Any thought that I might have attended The Critics’ Circle Centenary Conference were immediately quashed when I realised that it was being held on a Friday, hardly conducive to those of us who want to engage with theatre reviewing but also have to hold down a 9-to-5 but maybe that was part of the point… Anyhoo, one of the thornier issues that frequently rears its head is the reviewing of previews and whilst the last thing in the world I want to do is resuscitate that debate, I thought it might be an interesting experiment to do things a little differently.
There are no hard and fast rules about (theatre) blogging and whilst it remains an innately personal exercise for me, there’s no pretending that it exists in a vacuum, cloistered from outside concerns and a fast-changing world. And it seems to me that that is the lesson that theatre criticism as a whole ought to take – railing that things aren’t like they used to be is all well and good but ignoring evolution is just perversely blinkered.
So I’ve taken heed of criticisms and comments and thus present to you this (p)review of brand new musical The Light Princess which has just opened at the National Theatre. I want to try and give a flavour of the production, which I saw last night on its second preview, but without reviewing it in the traditional sense. So below you will find a spoiler-free preview of the show, with links to interviews and other features and illustrative clips and snippets. Beware, some of the links will reveal some key aspects of the production but it is clear which they are, and you will have to actively click on them to access them – in my world, spoilers are absolutely fine as long as you have the choice not to read them if you don’t wish…
So first things first – how gorgeous is the poster image for the show?

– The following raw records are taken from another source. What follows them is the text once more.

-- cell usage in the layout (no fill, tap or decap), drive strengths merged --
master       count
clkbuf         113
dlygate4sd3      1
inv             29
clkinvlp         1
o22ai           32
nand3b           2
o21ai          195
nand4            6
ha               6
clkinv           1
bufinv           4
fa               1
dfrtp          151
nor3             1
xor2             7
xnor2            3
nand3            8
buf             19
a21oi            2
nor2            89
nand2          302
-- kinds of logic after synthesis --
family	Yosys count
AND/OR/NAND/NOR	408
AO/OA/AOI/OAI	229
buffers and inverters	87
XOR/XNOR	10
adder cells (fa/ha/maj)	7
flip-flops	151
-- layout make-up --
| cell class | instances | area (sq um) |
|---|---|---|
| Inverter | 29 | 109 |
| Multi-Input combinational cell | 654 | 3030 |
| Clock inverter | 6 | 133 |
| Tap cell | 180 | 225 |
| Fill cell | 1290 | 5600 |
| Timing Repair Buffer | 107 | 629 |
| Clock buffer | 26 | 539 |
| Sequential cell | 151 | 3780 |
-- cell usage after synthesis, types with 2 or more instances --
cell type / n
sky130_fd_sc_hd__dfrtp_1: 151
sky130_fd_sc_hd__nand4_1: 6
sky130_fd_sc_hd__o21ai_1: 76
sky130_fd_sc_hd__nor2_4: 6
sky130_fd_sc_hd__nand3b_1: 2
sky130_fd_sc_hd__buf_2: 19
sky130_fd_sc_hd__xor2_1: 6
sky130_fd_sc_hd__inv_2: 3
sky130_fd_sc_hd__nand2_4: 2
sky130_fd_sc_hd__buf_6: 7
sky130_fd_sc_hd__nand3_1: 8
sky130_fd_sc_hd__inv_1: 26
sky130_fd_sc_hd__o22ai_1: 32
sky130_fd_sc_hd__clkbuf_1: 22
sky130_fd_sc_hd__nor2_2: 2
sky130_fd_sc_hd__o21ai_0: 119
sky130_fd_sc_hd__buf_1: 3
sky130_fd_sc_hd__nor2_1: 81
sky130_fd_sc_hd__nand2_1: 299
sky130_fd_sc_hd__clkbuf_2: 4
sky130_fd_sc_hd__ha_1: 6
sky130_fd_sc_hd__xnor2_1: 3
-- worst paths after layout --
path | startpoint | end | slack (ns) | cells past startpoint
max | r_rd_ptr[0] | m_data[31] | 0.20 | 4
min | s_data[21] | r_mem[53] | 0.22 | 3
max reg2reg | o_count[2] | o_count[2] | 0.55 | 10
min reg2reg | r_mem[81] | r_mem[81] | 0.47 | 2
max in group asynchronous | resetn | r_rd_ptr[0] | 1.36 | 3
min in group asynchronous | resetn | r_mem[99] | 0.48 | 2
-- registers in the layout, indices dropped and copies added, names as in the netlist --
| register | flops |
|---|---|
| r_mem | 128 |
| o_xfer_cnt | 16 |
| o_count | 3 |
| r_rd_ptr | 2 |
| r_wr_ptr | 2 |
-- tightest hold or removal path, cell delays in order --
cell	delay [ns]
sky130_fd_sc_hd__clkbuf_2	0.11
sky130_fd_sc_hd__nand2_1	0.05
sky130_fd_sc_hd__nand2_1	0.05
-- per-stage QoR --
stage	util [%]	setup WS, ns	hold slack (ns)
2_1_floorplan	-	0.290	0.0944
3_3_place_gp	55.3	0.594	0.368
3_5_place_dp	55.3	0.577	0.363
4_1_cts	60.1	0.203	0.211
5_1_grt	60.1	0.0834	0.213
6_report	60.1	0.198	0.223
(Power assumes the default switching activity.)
==> src/rtl/jtdsp16_rsel_seq_pkg.sv <==
// Shared definitions for the DSP16 register-read selector: source slot indices,
// the default data width and the sequencer state encoding.
package jtdsp16_rsel_seq_pkg;

  localparam int DSP_DW   = 16;

  localparam int SRC_YAAU = 0;
  localparam int SRC_XAAU = 2;
  localparam int SRC_DAU  = 4;
  localparam int SRC_IF   = 6;
  localparam int SRC_PIO  = 7;

  typedef enum logic {
    ST_IDLE = 1'b0,
    ST_WAIT = 1'b1
  } rsel_state_t;

endpackage

==> src/rtl/jtdsp16_rsel_mux.sv <==
// Combinational NSRC:1 source mux with same-cycle write bypass; out-of-range selects give zero.
// Zero latency, no flow control.
module jtdsp16_rsel_mux
  import jtdsp16_rsel_seq_pkg::*;
#(
  parameter int DW   = DSP_DW,
  parameter int NSRC = 8,
  parameter int SELW = 3
) (
  input  logic [NSRC*DW-1:0] r_in,
  input  logic [SELW-1:0]    sel,
  input  logic               wr_en,
  input  logic [SELW-1:0]    wr_sel,
  input  logic [DW-1:0]      wr_data,
  output logic [DW-1:0]      dat
);

  always_comb begin
    dat = '0;
    for (int i = 0; i < NSRC; i++) begin
      if (sel == SELW'(i)) dat = r_in[i*DW +: DW];
    end
    // A write landing on the same edge is newer than the register file output.
    if (wr_en && (wr_sel == sel)) dat = wr_data;
  end

endmodule

==> src/rtl/jtdsp16_rsel_seq.sv <==
// Registered read selector: fast sources return after 1 cen cycle, slow ones after 1+WAITN.
// busy is high during wait states; requests arriving while busy are dropped, not queued.
module jtdsp16_rsel_seq
  import jtdsp16_rsel_seq_pkg::*;
#(
  parameter int          DW        = DSP_DW,
  parameter int          NSRC      = 8,
  parameter int          SELW      = 3,
  parameter logic [31:0] WAIT_MASK = 32'h80,
  parameter int          WAITN     = 2
) (
  input  logic               clk,
  input  logic               rst,
  input  logic               cen,
  input  logic [NSRC*DW-1:0] r_in,
  input  logic               rd_req,
  input  logic [SELW-1:0]    rsel,
  input  logic               wr_en,
  input  logic [SELW-1:0]    wr_sel,
  input  logic [DW-1:0]      wr_data,
  output logic [DW-1:0]      rmux,
  output logic               rd_valid,
  output logic               busy
);

  rsel_state_t     state_q, state_d;
  logic [3:0]      cnt_q, cnt_d;
  logic [SELW-1:0] sel_q, sel_d;
  logic [DW-1:0]   rmux_q, rmux_d;
  logic            rd_valid_q, rd_valid_d;

  logic [SELW-1:0] mux_sel;
  logic [DW-1:0]   mux_dat;
  logic            req_slow;

  // While waiting, the latched index drives the mux so the source is sampled at capture time.
  assign mux_sel  = (state_q == ST_WAIT) ? sel_q : rsel;
  assign req_slow = (32'(rsel) < 32'(NSRC)) && WAIT_MASK[rsel];

  jtdsp16_rsel_mux #(
    .DW   (DW),
    .NSRC (NSRC),
    .SELW (SELW)
  ) u_mux (
    .r_in    (r_in),
    .sel     (mux_sel),
    .wr_en   (wr_en),
    .wr_sel  (wr_sel),
    .wr_data (wr_data),
    .dat     (mux_dat)
  );

  always_comb begin
    state_d    = state_q;
    cnt_d      = cnt_q;
    sel_d      = sel_q;
    rmux_d     = rmux_q;
    rd_valid_d = 1'b0;
    case (state_q)
      ST_IDLE: begin
        if (rd_req) begin
          if (req_slow) begin
            sel_d   = rsel;
            cnt_d   = 4'(WAITN - 1);
            state_d = ST_WAIT;
          end else begin
            rmux_d     = mux_dat;
            rd_valid_d = 1'b1;
          end
        end
      end
      ST_WAIT: begin
        if (cnt_q == 4'd0) begin
          rmux_d     = mux_dat;
          rd_valid_d = 1'b1;
          state_d    = ST_IDLE;
        end else begin
          cnt_d = cnt_q - 4'd1;
        end
      end
      default: state_d = ST_IDLE;
    endcase
  end

  always_ff @(posedge clk or posedge rst) begin
    if (rst) begin
      state_q    <= ST_IDLE;
      cnt_q      <= '0;
      sel_q      <= '0;
      rmux_q     <= '0;
      rd_valid_q <= 1'b0;
    end else if (cen) begin
      state_q    <= state_d;
      cnt_q      <= cnt_d;
      sel_q      <= sel_d;
      rmux_q     <= rmux_d;
      rd_valid_q <= rd_valid_d;
    end
  end

  assign rmux     = rmux_q;
  assign rd_valid = rd_valid_q;
  assign busy     = (state_q == ST_WAIT);

endmodule

==> config.mk <==
export PLATFORM = sky130hd
export DESIGN_NAME = jtdsp16_rsel_seq
export DESIGN_NICKNAME = d
export VERILOG_FILES = /design/src/rtl/jtdsp16_rsel_seq_pkg.sv /design/src/rtl/jtdsp16_rsel_mux.sv /design/src/rtl/jtdsp16_rsel_seq.sv
export SDC_FILE = /design/constraint.sdc
export NUM_CORES = 1
export LEC_CHECK = 0
export ABC_AREA = 0
export ABC_CLOCK_PERIOD_IN_PS = 2800
export BUFFER_PORTS_ARGS = -buffer_cell sky130_fd_sc_hd__buf_2
export CORE_MARGIN = 2
export CORE_UTILIZATION = 44
export DETAILED_ROUTE_END_ITERATION = 7
export PLACE_DENSITY = 0.86
export SLEW_MARGIN = 40
export SYNTH_ARGS = -nofsm -noshare
export SYNTH_HDL_FRONTEND = slang
export SYNTH_HIERARCHICAL = 1
export SYNTH_SLANG_ARGS = --single-unit
==> constraint.sdc <==
create_clock -name clk -period 2.8 [get_ports clk]
set_input_delay 0.14 -clock clk [delete_from_list [all_inputs] [get_ports clk]]
set_output_delay 0.14 -clock clk [all_outputs]
set_load 0.1 [all_outputs]
**src/rtl/spi_pkg.sv**
```systemverilog
`timescale 1ns/1ps
`default_nettype none
// +--------------------------------------------------------------------+
// | Module      : spi_pkg                                              |
// | Description : Shared widths, state encoding and frame helper for   |
// |               the SPI master.                                      |
// | Revision    : 1.0 - initial release                                |
// +--------------------------------------------------------------------+
package spi_pkg;

   localparam int ADDR_W     = 7;
   localparam int DATA_W     = 8;
   localparam int FRAME_BITS = 16;
   localparam logic RW_READ  = 1'b1;

   typedef enum logic [2:0] {
      S_IDLE  = 3'd0,
      S_SETUP = 3'd1,
      S_SHIFT = 3'd2,
      S_HOLD  = 3'd3,
      S_DONE  = 3'd4
   } spi_state_e;

   // Outgoing frame: address, RW flag, then data (zeros on a read).
   function automatic logic [FRAME_BITS-1:0] build_frame(
      input logic [ADDR_W-1:0] f_addr,
      input logic              f_rw,
      input logic [DATA_W-1:0] f_wdata
   );
      build_frame = {f_addr, f_rw, (f_rw == RW_READ) ? {DATA_W{1'b0}} : f_wdata};
   endfunction

endpackage
`default_nettype wire

```
**src/rtl/spi_clkgen.sv**
```systemverilog
`timescale 1ns/1ps
`default_nettype none
// +--------------------------------------------------------------------+
// | Module      : spi_clkgen                                           |
// | Description : CLK_DIV half-period counter producing sclk rise/fall |
// |               strobes. The strobe is asserted in the cycle before  |
// |               the master's registered sclk changes level.          |
// | Revision    : 1.0 - initial release                                |
// +--------------------------------------------------------------------+
module spi_clkgen #(
   parameter int CLK_DIV = 4
) (
   input  logic clk,
   input  logic rst_n,
   input  logic en,
   output logic rise,
   output logic fall
);

   localparam logic [7:0] TERM = 8'(CLK_DIV - 1);

   logic [7:0] r_cnt;
   logic       r_phase;
   logic       w_tick;

   assign w_tick = en && (r_cnt == TERM);
   // Phase 0 means the next tick is a rising edge; the tick ending HOLD
   // therefore also appears as a rise strobe.
   assign rise   = w_tick && !r_phase;
   assign fall   = w_tick &&  r_phase;

   // Half-period counter and sclk phase, parked at zero while disabled.
   always_ff @(posedge clk or negedge rst_n) begin
      if (!rst_n) begin
         r_cnt   <= 8'd0;
         r_phase <= 1'b0;
      end else if (!en) begin
         r_cnt   <= 8'd0;
         r_phase <= 1'b0;
      end else if (w_tick) begin
         r_cnt   <= 8'd0;
         r_phase <= !r_phase;
      end else begin
         r_cnt   <= r_cnt + 8'd1;
      end
   end

endmodule
`default_nettype wire

```
**src/rtl/spi_master.sv**
```systemverilog
`timescale 1ns/1ps
`default_nettype none
// +--------------------------------------------------------------------+
// | Module      : spi_master                                           |
// | Description : Mode-0 SPI master, 16-bit frame A6..A0,RW,D7..D0,    |
// |               MSB first. Read data sampled on rising edges 8..15. |
// |               Optional macro SPI_MASTER_LOOPBACK_EN samples mosi   |
// |               instead of miso and updates rdata on every frame.    |
// | Revision    : 1.0 - initial release                                |
// +--------------------------------------------------------------------+
module spi_master import spi_pkg::*; #(
   parameter int CLK_DIV = 4
) (
   input  logic              clk,
   input  logic              rst_n,
   input  logic              start,
   input  logic              rw,
   input  logic [ADDR_W-1:0] addr,
   input  logic [DATA_W-1:0] wdata,
   output logic              busy,
   output logic              done,
   output logic [DATA_W-1:0] rdata,
   output logic              sclk,
   output logic              cs,
   output logic              mosi,
   input  logic              miso
);

   localparam logic [2:0] ST_IDLE  = S_IDLE;
   localparam logic [2:0] ST_SETUP = S_SETUP;
   localparam logic [2:0] ST_SHIFT = S_SHIFT;
   localparam logic [2:0] ST_HOLD  = S_HOLD;
   localparam logic [2:0] ST_DONE  = S_DONE;
   localparam logic [3:0] LAST_BIT = 4'(FRAME_BITS - 1);

   logic [2:0]            r_state;
   logic [FRAME_BITS-1:0] r_frame;
   logic [3:0]            r_bit;
   logic                  r_sclk;
   logic [DATA_W-1:0]     r_rx;
   logic [DATA_W-1:0]     r_rdata;
   logic                  w_active;
   logic                  w_rise;
   logic                  w_fall;
   logic                  w_sample;
   logic                  w_update;

   assign w_active = (r_state == ST_SETUP) || (r_state == ST_SHIFT) || (r_state == ST_HOLD);

   spi_clkgen #(
      .CLK_DIV (CLK_DIV)
   ) u_clkgen (
      .clk   (clk),
      .rst_n (rst_n),
      .en    (w_active),
      .rise  (w_rise),
      .fall  (w_fall)
   );

`ifdef SPI_MASTER_LOOPBACK_EN
   logic w_unused_miso;
   assign w_unused_miso = miso;
   assign w_sample      = r_frame[FRAME_BITS-1];
   assign w_update      = 1'b1;
`else
   logic r_rw;

   // Remember the transaction direction to decide whether rdata updates.
   always_ff @(posedge clk or negedge rst_n) begin
      if (!rst_n) begin
         r_rw <= 1'b0;
      end else if ((r_state == ST_IDLE) && start) begin
         r_rw <= rw;
      end
   end

   assign w_sample = miso;
   assign w_update = (r_rw == RW_READ);
`endif

   // Frame FSM: load on start, shift on falling edges, sample on rising.
   always_ff @(posedge clk or negedge rst_n) begin
      if (!rst_n) begin
         r_state <= ST_IDLE;
         r_frame <= '0;
         r_bit   <= 4'd0;
         r_sclk  <= 1'b0;
         r_rx    <= '0;
         r_rdata <= '0;
      end else begin
         case (r_state)
            ST_IDLE: begin
               if (start) begin
                  r_frame <= build_frame(addr, rw, wdata);
                  r_bit   <= 4'd0;
                  r_state <= ST_SETUP;
               end
            end
            ST_SETUP: begin
               if (w_rise) begin
                  r_sclk  <= 1'b1;
                  r_state <= ST_SHIFT;
               end
            end
            ST_SHIFT: begin
               if (w_rise) begin
                  r_sclk <= 1'b1;
                  if (r_bit[3]) begin
                     r_rx <= {r_rx[DATA_W-2:0], w_sample};
                  end
               end else if (w_fall) begin
                  // The final shift leaves the frame all-zero, so mosi idles low.
                  r_sclk  <= 1'b0;
                  r_frame <= {r_frame[FRAME_BITS-2:0], 1'b0};
                  if (r_bit == LAST_BIT) begin
                     r_state <= ST_HOLD;
                  end else begin
                     r_bit <= r_bit + 4'd1;
                  end
               end
            end
            ST_HOLD: begin
               if (w_rise) begin
                  r_state <= ST_DONE;
                  if (w_update) begin
                     r_rdata <= r_rx;
                  end
               end
            end
            ST_DONE: begin
               r_state <= ST_IDLE;
            end
            default: begin
               r_state <= ST_IDLE;
            end
         endcase
      end
   end

   assign busy  = w_active;
   assign cs    = !w_active;
   assign done  = (r_state == ST_DONE);
   assign sclk  = r_sclk;
   assign mosi  = r_frame[FRAME_BITS-1];
   assign rdata = r_rdata;

endmodule
`default_nettype wire
```
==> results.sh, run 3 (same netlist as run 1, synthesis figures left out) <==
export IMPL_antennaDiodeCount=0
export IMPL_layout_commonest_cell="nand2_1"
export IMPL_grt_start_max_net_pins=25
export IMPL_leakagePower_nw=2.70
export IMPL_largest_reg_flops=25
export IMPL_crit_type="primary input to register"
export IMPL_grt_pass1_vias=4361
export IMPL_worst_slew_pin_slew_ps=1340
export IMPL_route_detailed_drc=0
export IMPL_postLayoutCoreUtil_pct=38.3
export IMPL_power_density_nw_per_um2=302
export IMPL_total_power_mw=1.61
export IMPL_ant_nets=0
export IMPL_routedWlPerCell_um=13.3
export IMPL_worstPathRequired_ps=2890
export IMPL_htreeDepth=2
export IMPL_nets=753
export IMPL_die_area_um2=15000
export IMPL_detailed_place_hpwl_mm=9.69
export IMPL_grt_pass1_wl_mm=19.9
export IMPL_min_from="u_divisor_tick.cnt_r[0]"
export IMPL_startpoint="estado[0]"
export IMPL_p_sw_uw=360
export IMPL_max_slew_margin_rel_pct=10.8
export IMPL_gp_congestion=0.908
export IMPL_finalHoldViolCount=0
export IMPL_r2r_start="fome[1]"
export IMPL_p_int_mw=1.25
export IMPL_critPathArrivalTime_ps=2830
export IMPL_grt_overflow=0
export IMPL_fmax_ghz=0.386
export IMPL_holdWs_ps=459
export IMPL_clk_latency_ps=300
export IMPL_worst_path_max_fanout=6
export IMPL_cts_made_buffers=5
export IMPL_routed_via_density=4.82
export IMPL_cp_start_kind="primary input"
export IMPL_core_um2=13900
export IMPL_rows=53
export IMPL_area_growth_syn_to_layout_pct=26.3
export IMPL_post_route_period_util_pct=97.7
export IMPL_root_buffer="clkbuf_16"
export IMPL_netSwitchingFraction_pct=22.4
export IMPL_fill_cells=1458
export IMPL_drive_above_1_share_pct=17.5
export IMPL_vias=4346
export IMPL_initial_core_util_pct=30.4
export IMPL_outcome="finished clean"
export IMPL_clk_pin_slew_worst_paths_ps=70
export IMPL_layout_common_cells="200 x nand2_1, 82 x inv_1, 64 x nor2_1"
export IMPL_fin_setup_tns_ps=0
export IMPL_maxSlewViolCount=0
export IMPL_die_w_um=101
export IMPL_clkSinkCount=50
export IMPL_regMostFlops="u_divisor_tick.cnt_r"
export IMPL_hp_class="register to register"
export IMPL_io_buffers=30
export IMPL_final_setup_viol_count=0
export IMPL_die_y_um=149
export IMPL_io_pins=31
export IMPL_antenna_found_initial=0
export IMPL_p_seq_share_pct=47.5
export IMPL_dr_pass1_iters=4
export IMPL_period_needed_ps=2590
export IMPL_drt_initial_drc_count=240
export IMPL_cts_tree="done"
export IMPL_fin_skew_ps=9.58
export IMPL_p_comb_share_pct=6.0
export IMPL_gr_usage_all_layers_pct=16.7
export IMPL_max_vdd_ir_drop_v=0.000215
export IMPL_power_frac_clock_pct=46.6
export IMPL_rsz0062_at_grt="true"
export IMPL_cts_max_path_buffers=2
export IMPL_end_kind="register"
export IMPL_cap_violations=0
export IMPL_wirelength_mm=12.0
==> src/rtl/seg7_scan_driver_if.sv <==
// rtl/seg7_scan_driver_if.sv - segment codes in, multiplexed display bus out
interface seg7_scan_driver_if;
  logic [6:0] seg_d0;
  logic [6:0] seg_d1;
  logic [6:0] seg_d2;
  logic [6:0] seg_d3;
  logic       error;
  logic       hold;
  logic [6:0] seg;
  logic [3:0] an;
  logic       frame_tick;

  modport master (
    output seg_d0, seg_d1, seg_d2, seg_d3, error, hold,
    input  seg, an, frame_tick
  );

  modport slave (
    input  seg_d0, seg_d1, seg_d2, seg_d3, error, hold,
    output seg, an, frame_tick
  );
endinterface

==> src/rtl/seg7_scan_driver.sv <==
// rtl/seg7_scan_driver.sv - 4-digit time-multiplexed seven-segment scan driver
module seg7_scan_driver #(
  parameter int DIV          = 50000,
  parameter int BLANK        = 500,
  parameter int BLINK_FRAMES = 64
) (
  input  logic               clk,
  input  logic               rst_n,
  seg7_scan_driver_if.slave  bus
);
  localparam int CW = (DIV > 1) ? $clog2(DIV) : 1;
  localparam int FW = (BLINK_FRAMES > 1) ? $clog2(BLINK_FRAMES) : 1;
  localparam logic [CW-1:0] CNT_LAST  = CW'(DIV - 1);
  localparam logic [CW-1:0] BLANK_CNT = CW'(BLANK);
  localparam logic [FW-1:0] FCNT_LAST = FW'(BLINK_FRAMES - 1);

  logic [CW-1:0] cnt;
  logic [1:0]    idx;
  logic [FW-1:0] fcnt;
  logic          bph;
  logic          err_sh;
  logic [6:0]    sh [4];

  logic          slot_end;
  logic          frame_end;
  logic          in_blank;
  logic [3:0]    an_nxt;
  logic [6:0]    seg_nxt;

  assign slot_end  = (cnt == CNT_LAST);
  assign frame_end = slot_end && (idx == 2'd3);
  assign in_blank  = (cnt < BLANK_CNT);

  always_ff @(posedge clk or negedge rst_n) begin
    if (!rst_n) begin
      cnt <= '0;
      idx <= 2'd0;
    end else if (slot_end) begin
      cnt <= '0;
      idx <= idx + 2'd1;
    end else begin
      cnt <= cnt + CW'(1);
    end
  end

  // Snapshot only at frame end so a digit never changes partway through a frame.
  always_ff @(posedge clk or negedge rst_n) begin
    if (!rst_n) begin
      for (int i = 0; i < 4; i++) sh[i] <= 7'h7F;
      err_sh <= 1'b0;
    end else if (frame_end && !bus.hold) begin
      sh[0]  <= bus.seg_d0;
      sh[1]  <= bus.seg_d1;
      sh[2]  <= bus.seg_d2;
      sh[3]  <= bus.seg_d3;
      err_sh <= bus.error;
    end
  end

  // Parked at zero while no error, so a fresh error always opens in the visible phase.
  always_ff @(posedge clk or negedge rst_n) begin
    if (!rst_n) begin
      fcnt <= '0;
      bph  <= 1'b0;
    end else if (!err_sh) begin
      fcnt <= '0;
      bph  <= 1'b0;
    end else if (frame_end) begin
      if (fcnt == FCNT_LAST) begin
        fcnt <= '0;
        bph  <= ~bph;
      end else begin
        fcnt <= fcnt + FW'(1);
      end
    end
  end

  always_comb begin
    an_nxt  = 4'hF;
    seg_nxt = 7'h7F;
    if (!in_blank) begin
      an_nxt = ~(4'b0001 << idx);
      if (!(err_sh && bph)) seg_nxt = sh[idx];
    end
  end

  always_ff @(posedge clk or negedge rst_n) begin
    if (!rst_n) begin
      bus.an         <= 4'hF;
      bus.seg        <= 7'h7F;
      bus.frame_tick <= 1'b0;
    end else begin
      bus.an         <= an_nxt;
      bus.seg        <= seg_nxt;
      bus.frame_tick <= frame_end;
    end
  end
endmodule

Shot by Jason Bell, Rosalie Craig looks simply gorgeous and suitably Tori-esque – a happy accident rather than a deliberate choice – and you can read more about how the picture was composed in this interview with Craig here. The story was suggested by the 1864 writings of George MacDonald and Tori Amos (music and lyrics) and Samuel Adamson (book and lyrics) developed and reworked it into something of a teenage fairytale – it’s not quite child-friendly but it isn’t too far off. The show has long been in production and there’s a fascinating wealth of marvellously frank interviews and information about the creative process, its difficulties and delays, from both Adamson and Amos.
The heirs of neighbouring and warring kingdoms have both lost their mothers, having issues with their fathers and their grief has manifested itself in different ways: Princess Althea avoids anything serious by becoming weightless and casting off all worldly concerns; Prince Digby has taken the loss far harder and in his grief has solidified into something impossibly solemn. When the pair meet in the neutral ground between their lands – a magic forest-like Wilderness – teenage passion erupts but the depth of feeling unleashes new emotions of all colours, precipitating overwhelming consequences for all.
As for the show itself, the staging is hugely and suitably imaginative, delving into a more Grimm-like world of darker fairytale. The way in which Althea moves (“I don’t fly, I float”) is stupendously done with a bit of this and a bit of that. There’s a whole load of romance (You are…you are Althea), there’s a huge deal of wryly observed comedy – intelligent jabs at gender politics as well as more crowd-pleasing moments, there’s even some of my pet hate which proves endearingly wonderful. Visually the piece is boldly striking too – design is daring and movement is fluid.
Musically, there’s the real treat of hearing Amos write for men for the first time – Nick Hendrix’s Prince (“sweet of voice as he is buff of bicep”) making a swooning romantic hero and Clive Rowe’s super-powered vocal makes you really want him to release an album of Tori covers. Toriphiles will recognise bits and bobs (I spotted this but there’s probably more) and MD Martin Lowe places a Bösendorfer at the centre of the musical soundscape so there’s never mistaking the genesis of this score. Rosalie Craig has long been building up to what could possibly be a massively successful break-out role for her, her physical conditioning has to be seen to be believed, and supported excellently by Amy Booth-Steel, this brand of Tori-feminism beautifully tempers wildness of spirit with worldly responsibility.